#### Entries provided

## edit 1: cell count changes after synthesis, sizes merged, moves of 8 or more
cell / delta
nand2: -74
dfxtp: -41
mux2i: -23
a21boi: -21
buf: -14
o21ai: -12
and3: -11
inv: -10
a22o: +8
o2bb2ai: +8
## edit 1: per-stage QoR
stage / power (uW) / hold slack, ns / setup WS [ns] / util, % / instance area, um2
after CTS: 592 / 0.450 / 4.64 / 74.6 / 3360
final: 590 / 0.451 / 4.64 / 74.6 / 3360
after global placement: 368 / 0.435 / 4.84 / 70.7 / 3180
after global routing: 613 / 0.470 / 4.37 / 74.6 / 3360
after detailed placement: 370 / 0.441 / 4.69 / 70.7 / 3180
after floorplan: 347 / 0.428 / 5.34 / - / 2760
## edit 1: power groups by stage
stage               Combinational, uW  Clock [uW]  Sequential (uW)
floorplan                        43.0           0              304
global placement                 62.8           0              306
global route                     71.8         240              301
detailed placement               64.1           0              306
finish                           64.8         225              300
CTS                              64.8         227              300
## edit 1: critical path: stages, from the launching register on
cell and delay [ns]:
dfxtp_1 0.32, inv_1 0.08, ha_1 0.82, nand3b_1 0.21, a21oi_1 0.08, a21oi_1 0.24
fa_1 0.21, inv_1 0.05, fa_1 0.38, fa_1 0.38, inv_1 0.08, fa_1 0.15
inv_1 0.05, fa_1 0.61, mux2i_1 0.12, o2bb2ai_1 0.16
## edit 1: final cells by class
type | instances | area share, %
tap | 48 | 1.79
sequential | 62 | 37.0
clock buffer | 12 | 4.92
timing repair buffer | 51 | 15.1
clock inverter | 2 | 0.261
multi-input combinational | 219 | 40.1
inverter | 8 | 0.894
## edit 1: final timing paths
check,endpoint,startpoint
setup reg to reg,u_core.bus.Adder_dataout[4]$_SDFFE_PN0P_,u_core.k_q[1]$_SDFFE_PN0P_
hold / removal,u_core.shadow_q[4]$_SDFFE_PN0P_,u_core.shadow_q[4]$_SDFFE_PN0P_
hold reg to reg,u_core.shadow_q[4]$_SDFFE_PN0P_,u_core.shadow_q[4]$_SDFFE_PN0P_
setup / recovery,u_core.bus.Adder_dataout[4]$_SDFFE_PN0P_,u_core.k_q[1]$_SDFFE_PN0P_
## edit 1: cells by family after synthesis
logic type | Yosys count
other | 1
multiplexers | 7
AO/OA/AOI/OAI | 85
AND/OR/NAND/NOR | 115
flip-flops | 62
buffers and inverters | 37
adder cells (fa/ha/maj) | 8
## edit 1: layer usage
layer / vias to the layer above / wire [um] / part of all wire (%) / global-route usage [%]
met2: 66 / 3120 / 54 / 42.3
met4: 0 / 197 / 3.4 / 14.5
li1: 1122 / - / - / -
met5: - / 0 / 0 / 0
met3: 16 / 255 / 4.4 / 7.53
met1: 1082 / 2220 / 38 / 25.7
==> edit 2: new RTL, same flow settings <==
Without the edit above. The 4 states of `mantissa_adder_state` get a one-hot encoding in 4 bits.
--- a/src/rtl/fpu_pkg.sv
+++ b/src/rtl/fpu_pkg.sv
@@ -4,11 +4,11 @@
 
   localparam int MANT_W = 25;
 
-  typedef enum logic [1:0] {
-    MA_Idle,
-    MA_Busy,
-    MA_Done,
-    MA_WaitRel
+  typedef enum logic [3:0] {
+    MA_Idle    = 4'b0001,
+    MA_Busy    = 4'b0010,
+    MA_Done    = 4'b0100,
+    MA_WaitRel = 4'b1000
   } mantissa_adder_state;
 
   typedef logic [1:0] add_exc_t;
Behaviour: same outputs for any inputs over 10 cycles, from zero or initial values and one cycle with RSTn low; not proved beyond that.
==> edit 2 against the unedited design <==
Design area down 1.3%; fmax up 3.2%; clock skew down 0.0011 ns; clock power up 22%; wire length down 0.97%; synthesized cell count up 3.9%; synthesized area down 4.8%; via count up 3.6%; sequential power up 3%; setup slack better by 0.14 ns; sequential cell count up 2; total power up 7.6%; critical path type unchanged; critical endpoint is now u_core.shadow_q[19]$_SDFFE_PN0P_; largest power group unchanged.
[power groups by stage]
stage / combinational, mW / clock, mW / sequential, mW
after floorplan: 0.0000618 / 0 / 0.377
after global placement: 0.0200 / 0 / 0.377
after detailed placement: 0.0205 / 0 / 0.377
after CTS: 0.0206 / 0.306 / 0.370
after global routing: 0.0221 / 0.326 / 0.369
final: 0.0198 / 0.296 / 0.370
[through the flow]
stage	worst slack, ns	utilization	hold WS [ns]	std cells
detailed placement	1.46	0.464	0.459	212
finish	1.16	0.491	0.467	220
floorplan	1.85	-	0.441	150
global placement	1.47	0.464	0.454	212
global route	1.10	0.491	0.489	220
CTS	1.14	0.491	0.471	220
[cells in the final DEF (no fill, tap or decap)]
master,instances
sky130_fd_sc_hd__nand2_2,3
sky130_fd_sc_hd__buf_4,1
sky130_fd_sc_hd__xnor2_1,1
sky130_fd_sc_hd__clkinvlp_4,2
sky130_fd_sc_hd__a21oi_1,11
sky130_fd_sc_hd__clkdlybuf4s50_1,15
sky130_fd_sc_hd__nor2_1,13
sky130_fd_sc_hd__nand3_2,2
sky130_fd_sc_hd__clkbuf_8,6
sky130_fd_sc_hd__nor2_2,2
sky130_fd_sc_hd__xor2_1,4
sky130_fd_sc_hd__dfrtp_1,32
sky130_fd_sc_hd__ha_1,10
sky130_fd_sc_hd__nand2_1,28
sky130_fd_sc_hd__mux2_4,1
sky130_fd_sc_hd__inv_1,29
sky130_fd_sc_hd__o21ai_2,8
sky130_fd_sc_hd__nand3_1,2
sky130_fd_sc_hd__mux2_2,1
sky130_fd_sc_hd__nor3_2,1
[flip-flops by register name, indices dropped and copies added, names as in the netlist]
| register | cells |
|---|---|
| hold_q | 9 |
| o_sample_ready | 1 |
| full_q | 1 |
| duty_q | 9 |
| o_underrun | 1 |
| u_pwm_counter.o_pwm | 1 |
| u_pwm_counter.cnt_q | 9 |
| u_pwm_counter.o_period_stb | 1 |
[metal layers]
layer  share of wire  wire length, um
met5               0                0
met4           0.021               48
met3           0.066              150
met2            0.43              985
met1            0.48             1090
--- src/rtl/play_timer.sv ---
// play_timer: elapsed-play stopwatch feeding SevenSegment as packed BCD MM:SS.
// Counts whole seconds while the game FSM sits in a playing state, freezes on
// leaving play (keeping the partial second), and clears on return to the menu.
// Optional best-winning-time record is enabled by defining PLAY_TIMER_BEST_EN.
module play_timer #(
    parameter int TICK_DIV   = 100000000,
    parameter int MENU_STATE = 0,
    parameter int RUN_LO     = 3,
    parameter int RUN_HI     = 4,
    parameter int WIN_STATE  = 6
) (
    input  logic        clk,
    input  logic        rst,
    input  logic [3:0]  state,
    input  logic        show_best,
    output logic [15:0] nums,
    output logic        running,
    output logic        sec_tick,
    output logic        sat,
    output logic [15:0] best
);

    localparam int PRE_W = (TICK_DIV > 1) ? $clog2(TICK_DIV) : 1;
    localparam logic [PRE_W-1:0] PRE_LAST = PRE_W'(TICK_DIV - 1);
    localparam logic [15:0] DIGITS_MAX = 16'h9959;

    typedef enum logic [1:0] {
        MODE_CLEAR,
        MODE_RUN,
        MODE_HOLD
    } mode_t;

    mode_t            mode_q, mode_d;
    logic [PRE_W-1:0] pre_q, pre_d;
    logic [15:0]      digits_q, digits_d;
    logic             running_q, running_d;
    logic             sec_tick_q, sec_tick_d;
    logic             sat_q, sat_d;
    logic [3:0]       prev_state_q;
    logic [15:0]      digits_inc;
    logic             clr;
    logic             run;

    assign clr = (state == 4'(MENU_STATE));
    assign run = (state >= 4'(RUN_LO)) && (state <= 4'(RUN_HI));

    // BCD +1 across MM:SS; seconds tens roll over at 5, minutes tens never wrap
    always_comb begin
        digits_inc = digits_q;
        if (digits_q[3:0] == 4'd9) begin
            digits_inc[3:0] = 4'd0;
            if (digits_q[7:4] == 4'd5) begin
                digits_inc[7:4] = 4'd0;
                if (digits_q[11:8] == 4'd9) begin
                    digits_inc[11:8]  = 4'd0;
                    digits_inc[15:12] = digits_q[15:12] + 4'd1;
                end else begin
                    digits_inc[11:8] = digits_q[11:8] + 4'd1;
                end
            end else begin
                digits_inc[7:4] = digits_q[7:4] + 4'd1;
            end
        end else begin
            digits_inc[3:0] = digits_q[3:0] + 4'd1;
        end
    end

    // Next-state for mode, prescaler, digits and status flags; menu beats play
    always_comb begin
        mode_d     = mode_q;
        pre_d      = pre_q;
        digits_d   = digits_q;
        running_d  = 1'b0;
        sec_tick_d = 1'b0;
        sat_d      = sat_q;
        if (clr) begin
            mode_d   = MODE_CLEAR;
            pre_d    = '0;
            digits_d = '0;
            sat_d    = 1'b0;
        end else if (run) begin
            mode_d    = MODE_RUN;
            running_d = 1'b1;
            if (pre_q == PRE_LAST) begin
                pre_d      = '0;
                sec_tick_d = 1'b1;
                if (digits_q == DIGITS_MAX) begin
                    sat_d = 1'b1;
                end else begin
                    digits_d = digits_inc;
                end
            end else begin
                pre_d = pre_q + PRE_W'(1);
            end
        end else if (mode_q == MODE_RUN) begin
            mode_d = MODE_HOLD;
        end
    end

`ifdef PLAY_TIMER_BEST_EN
    logic [15:0] best_q, best_d;

    // On entry to the win state, keep the lower of the record and the live time
    always_comb begin
        best_d = best_q;
        if ((prev_state_q != 4'(WIN_STATE)) && (state == 4'(WIN_STATE)) &&
            (digits_q < best_q)) begin
            best_d = digits_q;
        end
    end

    // Record register survives menu clears and only resets with rst
    always_ff @(posedge clk) begin
        if (rst) begin
            best_q <= DIGITS_MAX;
        end else begin
            best_q <= best_d;
        end
    end

    assign best = best_q;
    assign nums = (show_best && !running_q) ? best_q : digits_q;
`else
    logic unused_best_inputs;

    assign unused_best_inputs = show_best ^ (prev_state_q == 4'(WIN_STATE));
    assign best = DIGITS_MAX;
    assign nums = digits_q;
`endif

    // Mode FSM and all registered outputs share one synchronous-reset block
    always_ff @(posedge clk) begin
        if (rst) begin
            mode_q       <= MODE_CLEAR;
            pre_q        <= '0;
            digits_q     <= '0;
            running_q    <= 1'b0;
            sec_tick_q   <= 1'b0;
            sat_q        <= 1'b0;
            prev_state_q <= 4'd0;
        end else begin
            mode_q       <= mode_d;
            pre_q        <= pre_d;
            digits_q     <= digits_d;
            running_q    <= running_d;
            sec_tick_q   <= sec_tick_d;
            sat_q        <= sat_d;
            prev_state_q <= state;
        end
    end

    assign running  = running_q;
    assign sec_tick = sec_tick_q;
    assign sat      = sat_q;

endmodule
===== src/flat_wrapper.sv =====
// flat-port wrapper written by rule: the top's interface ports become plain ports
module pipelined_barrel_shifter_flat 
#(
  parameter int unsigned WIDTH = 8,
  localparam int unsigned SW = $clog2(WIDTH),
  localparam int unsigned LEVELS = SW
)
  (clk, rst, bus_in_valid, bus_d, bus_s, bus_mode, bus_out_ready, bus_in_ready, bus_out_valid, bus_y);
  pipelined_barrel_shifter_if #(.WIDTH(WIDTH)) bus_i ();
  input logic clk;
  input logic rst;
  input wire logic [$bits(bus_i.in_valid)-1:0] bus_in_valid;
  input wire logic [$bits(bus_i.d)-1:0] bus_d;
  input wire logic [$bits(bus_i.s)-1:0] bus_s;
  input wire logic [$bits(bus_i.mode)-1:0] bus_mode;
  input wire logic [$bits(bus_i.out_ready)-1:0] bus_out_ready;
  output wire logic [$bits(bus_i.in_ready)-1:0] bus_in_ready;
  output wire logic [$bits(bus_i.out_valid)-1:0] bus_out_valid;
  output wire logic [$bits(bus_i.y)-1:0] bus_y;
  assign bus_i.in_valid = bus_in_valid;
  assign bus_i.d = bus_d;
  assign bus_i.s = bus_s;
  assign bus_i.mode = bus_mode;
  assign bus_i.out_ready = bus_out_ready;
  assign bus_in_ready = bus_i.in_ready;
  assign bus_out_valid = bus_i.out_valid;
  assign bus_y = bus_i.y;
  pipelined_barrel_shifter #(.WIDTH(WIDTH)) u_core (.clk(clk), .rst(rst), .bus(bus_i));
endmodule

===== config.mk =====
export PLATFORM = sky130hd
export DESIGN_NAME = pipelined_barrel_shifter_flat
export DESIGN_NICKNAME = d
export VERILOG_FILES = /design/src/rtl/pipelined_barrel_shifter_if.sv /design/src/rtl/pipelined_barrel_shifter.sv /design/src/flat_wrapper.sv
export SDC_FILE = /design/constraint.sdc
export NUM_CORES = 1
export LEC_CHECK = 0
export ABC_AREA = 1
export ABC_CLOCK_PERIOD_IN_PS = 1700
export BUFFER_PORTS_ARGS = -buffer_cell sky130_fd_sc_hd__buf_2
export CORE_ASPECT_RATIO = 2
export CORE_MARGIN = 2
export CORE_UTILIZATION = 40
export CTS_CLUSTER_SIZE = 10
export DETAILED_ROUTE_END_ITERATION = 16
export GPL_TIMING_DRIVEN = 0
export PLACE_DENSITY = 0.6
export SYNTH_ARGS = -nofsm -noshare
export SYNTH_HDL_FRONTEND = slang
export SYNTH_SLANG_ARGS = --single-unit

===== constraint.sdc =====
create_clock -name clk -period 1.7 [get_ports clk]
set_input_delay 0.34 -clock clk [delete_from_list [all_inputs] [get_ports clk]]
set_output_delay 0.34 -clock clk [all_outputs]
set_load 0.01 [all_outputs]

########

Going through the material above, tally the lines holding "routing" and give the number alone.

2